◆ **What to work on**:
Print each record below word for word.
Source records Start Marker
==> config.mk <==
export PLATFORM = sky130hd
export DESIGN_NAME = free_list
export DESIGN_NICKNAME = d
export VERILOG_FILES = /design/src/rtl/free_list.sv
export SDC_FILE = /design/constraint.sdc
export NUM_CORES = 1
export LEC_CHECK = 0
export BUFFER_PORTS_ARGS = -buffer_cell sky130_fd_sc_hd__buf_2
export CAP_MARGIN = 5
export CORE_ASPECT_RATIO = 0.75
export CORE_UTILIZATION = 64
export CTS_CLUSTER_DIAMETER = 40
export DETAILED_ROUTE_END_ITERATION = 10
export GPL_ROUTABILITY_DRIVEN = 0
export PLACE_DENSITY_LB_ADDON = 0.3
export SYNTH_ARGS = -nofsm -noshare
export SYNTH_HDL_FRONTEND = slang
export SYNTH_SLANG_ARGS = --single-unit
==> constraint.sdc <==
create_clock -name clock -period 8.7 [get_ports clock]
set_input_delay 1.305 -clock clock [delete_from_list [all_inputs] [get_ports clock]]
set_output_delay 1.305 -clock clock [all_outputs]
set_load 0.1 [all_outputs]
==> src/rtl/free_list.sv <==
// Physical-register free list: hands out up to N_WAY tags per cycle, reclaims retired
// old mappings, and rewinds the speculative head to the architectural head on a flush.
module free_list #(
    parameter int N_WAY      = 2,
    parameter int N_PHYS_REG = 64,
    parameter int N_ARCH_REG = 32,
    parameter int CDB_BITS   = $clog2(N_PHYS_REG),
    parameter int FL_DEPTH   = N_PHYS_REG - N_ARCH_REG
) (
    input  logic                             clock,
    input  logic                             reset,
    input  logic [N_WAY-1:0]                 alloc_req,
    output logic [N_WAY-1:0][CDB_BITS-1:0]   alloc_tag,
    output logic [N_WAY-1:0]                 alloc_valid,
    output logic [$clog2(N_WAY):0]           free_num,
    input  logic [N_WAY-1:0]                 retire_valid,
    input  logic [N_WAY-1:0][CDB_BITS-1:0]   retire_tag,
    input  logic [N_WAY-1:0][CDB_BITS-1:0]   retire_told,
    input  logic                             branch_haz
);

    localparam int PW = $clog2(FL_DEPTH);
    localparam int CW = $clog2(FL_DEPTH + 1);
    localparam int FW = $clog2(N_WAY) + 1;

    typedef logic [PW-1:0] ptr_t;
    typedef logic [CW-1:0] cnt_t;

    logic [CDB_BITS-1:0] mem [FL_DEPTH];
    ptr_t                spec_head;
    ptr_t                arch_head;
    ptr_t                tail;
    cnt_t                spec_count;

    cnt_t                g_tot;
    cnt_t                f_tot;
    logic [N_WAY-1:0]    wr_en;
    ptr_t [N_WAY-1:0]    wr_idx;

    // Grants are packed onto consecutive entries starting at spec_head.
    always_comb begin
        g_tot       = '0;
        alloc_valid = '0;
        alloc_tag   = '0;
        for (int i = 0; i < N_WAY; i++) begin
            if (alloc_req[i] && !branch_haz && (g_tot < spec_count)) begin
                alloc_valid[i] = 1'b1;
                alloc_tag[i]   = mem[spec_head + g_tot[PW-1:0]];
                g_tot          = g_tot + cnt_t'(1);
            end
        end
    end

    always_comb begin
        f_tot  = '0;
        wr_en  = '0;
        wr_idx = '0;
        for (int i = 0; i < N_WAY; i++) begin
            if (retire_valid[i] && (retire_tag[i] != '0)) begin
                wr_en[i]  = 1'b1;
                wr_idx[i] = tail + f_tot[PW-1:0];
                f_tot     = f_tot + cnt_t'(1);
            end
        end
    end

    assign free_num = (spec_count >= cnt_t'(N_WAY)) ? FW'(N_WAY) : FW'(spec_count);

    always_ff @(posedge clock or posedge reset) begin
        if (reset) begin
            for (int i = 0; i < FL_DEPTH; i++) begin
                mem[i] <= CDB_BITS'(N_ARCH_REG + i);
            end
            spec_head  <= '0;
            arch_head  <= '0;
            tail       <= '0;
            spec_count <= cnt_t'(FL_DEPTH);
        end else begin
            for (int i = 0; i < N_WAY; i++) begin
                if (wr_en[i]) begin
                    mem[wr_idx[i]] <= retire_told[i];
                end
            end
            tail      <= tail + f_tot[PW-1:0];
            arch_head <= arch_head + f_tot[PW-1:0];
            // Squashed tags sit between arch_head and spec_head, so rewinding reclaims them.
            if (branch_haz) begin
                spec_head  <= arch_head + f_tot[PW-1:0];
                spec_count <= cnt_t'(FL_DEPTH);
            end else begin
                spec_head  <= spec_head + g_tot[PW-1:0];
                spec_count <= spec_count - g_tot + f_tot;
            end
        end
    end

    // arch_head..tail always spans the whole list, which with wrapping pointers means equality.
    a_arch_span_full: assert property (@(posedge clock) disable iff (reset)
        tail == arch_head);

    a_count_range: assert property (@(posedge clock) disable iff (reset)
        spec_count <= cnt_t'(FL_DEPTH));

    a_count_matches_ptrs: assert property (@(posedge clock) disable iff (reset)
        spec_count[PW-1:0] == ptr_t'(tail - spec_head));

endmodule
Source records End Marker
◆ **Final answer**:
==> config.mk <==
export PLATFORM = sky130hd
export DESIGN_NAME = free_list
export DESIGN_NICKNAME = d
export VERILOG_FILES = /design/src/rtl/free_list.sv
export SDC_FILE = /design/constraint.sdc
export NUM_CORES = 1
export LEC_CHECK = 0
export BUFFER_PORTS_ARGS = -buffer_cell sky130_fd_sc_hd__buf_2
export CAP_MARGIN = 5
export CORE_ASPECT_RATIO = 0.75
export CORE_UTILIZATION = 64
export CTS_CLUSTER_DIAMETER = 40
export DETAILED_ROUTE_END_ITERATION = 10
export GPL_ROUTABILITY_DRIVEN = 0
export PLACE_DENSITY_LB_ADDON = 0.3
export SYNTH_ARGS = -nofsm -noshare
export SYNTH_HDL_FRONTEND = slang
export SYNTH_SLANG_ARGS = --single-unit
==> constraint.sdc <==
create_clock -name clock -period 8.7 [get_ports clock]
set_input_delay 1.305 -clock clock [delete_from_list [all_inputs] [get_ports clock]]
set_output_delay 1.305 -clock clock [all_outputs]
set_load 0.1 [all_outputs]
==> src/rtl/free_list.sv <==
// Physical-register free list: hands out up to N_WAY tags per cycle, reclaims retired
// old mappings, and rewinds the speculative head to the architectural head on a flush.
module free_list #(
    parameter int N_WAY      = 2,
    parameter int N_PHYS_REG = 64,
    parameter int N_ARCH_REG = 32,
    parameter int CDB_BITS   = $clog2(N_PHYS_REG),
    parameter int FL_DEPTH   = N_PHYS_REG - N_ARCH_REG
) (
    input  logic                             clock,
    input  logic                             reset,
    input  logic [N_WAY-1:0]                 alloc_req,
    output logic [N_WAY-1:0][CDB_BITS-1:0]   alloc_tag,
    output logic [N_WAY-1:0]                 alloc_valid,
    output logic [$clog2(N_WAY):0]           free_num,
    input  logic [N_WAY-1:0]                 retire_valid,
    input  logic [N_WAY-1:0][CDB_BITS-1:0]   retire_tag,
    input  logic [N_WAY-1:0][CDB_BITS-1:0]   retire_told,
    input  logic                             branch_haz
);

    localparam int PW = $clog2(FL_DEPTH);
    localparam int CW = $clog2(FL_DEPTH + 1);
    localparam int FW = $clog2(N_WAY) + 1;

    typedef logic [PW-1:0] ptr_t;
    typedef logic [CW-1:0] cnt_t;

    logic [CDB_BITS-1:0] mem [FL_DEPTH];
    ptr_t                spec_head;
    ptr_t                arch_head;
    ptr_t                tail;
    cnt_t                spec_count;

    cnt_t                g_tot;
    cnt_t                f_tot;
    logic [N_WAY-1:0]    wr_en;
    ptr_t [N_WAY-1:0]    wr_idx;

    // Grants are packed onto consecutive entries starting at spec_head.
    always_comb begin
        g_tot       = '0;
        alloc_valid = '0;
        alloc_tag   = '0;
        for (int i = 0; i < N_WAY; i++) begin
            if (alloc_req[i] && !branch_haz && (g_tot < spec_count)) begin
                alloc_valid[i] = 1'b1;
                alloc_tag[i]   = mem[spec_head + g_tot[PW-1:0]];
                g_tot          = g_tot + cnt_t'(1);
            end
        end
    end

    always_comb begin
        f_tot  = '0;
        wr_en  = '0;
        wr_idx = '0;
        for (int i = 0; i < N_WAY; i++) begin
            if (retire_valid[i] && (retire_tag[i] != '0)) begin
                wr_en[i]  = 1'b1;
                wr_idx[i] = tail + f_tot[PW-1:0];
                f_tot     = f_tot + cnt_t'(1);
            end
        end
    end

    assign free_num = (spec_count >= cnt_t'(N_WAY)) ? FW'(N_WAY) : FW'(spec_count);

    always_ff @(posedge clock or posedge reset) begin
        if (reset) begin
            for (int i = 0; i < FL_DEPTH; i++) begin
                mem[i] <= CDB_BITS'(N_ARCH_REG + i);
            end
            spec_head  <= '0;
            arch_head  <= '0;
            tail       <= '0;
            spec_count <= cnt_t'(FL_DEPTH);
        end else begin
            for (int i = 0; i < N_WAY; i++) begin
                if (wr_en[i]) begin
                    mem[wr_idx[i]] <= retire_told[i];
                end
            end
            tail      <= tail + f_tot[PW-1:0];
            arch_head <= arch_head + f_tot[PW-1:0];
            // Squashed tags sit between arch_head and spec_head, so rewinding reclaims them.
            if (branch_haz) begin
                spec_head  <= arch_head + f_tot[PW-1:0];
                spec_count <= cnt_t'(FL_DEPTH);
            end else begin
                spec_head  <= spec_head + g_tot[PW-1:0];
                spec_count <= spec_count - g_tot + f_tot;
            end
        end
    end

    // arch_head..tail always spans the whole list, which with wrapping pointers means equality.
    a_arch_span_full: assert property (@(posedge clock) disable iff (reset)
        tail == arch_head);

    a_count_range: assert property (@(posedge clock) disable iff (reset)
        spec_count <= cnt_t'(FL_DEPTH));

    a_count_matches_ptrs: assert property (@(posedge clock) disable iff (reset)
        spec_count[PW-1:0] == ptr_t'(tail - spec_head));

endmodule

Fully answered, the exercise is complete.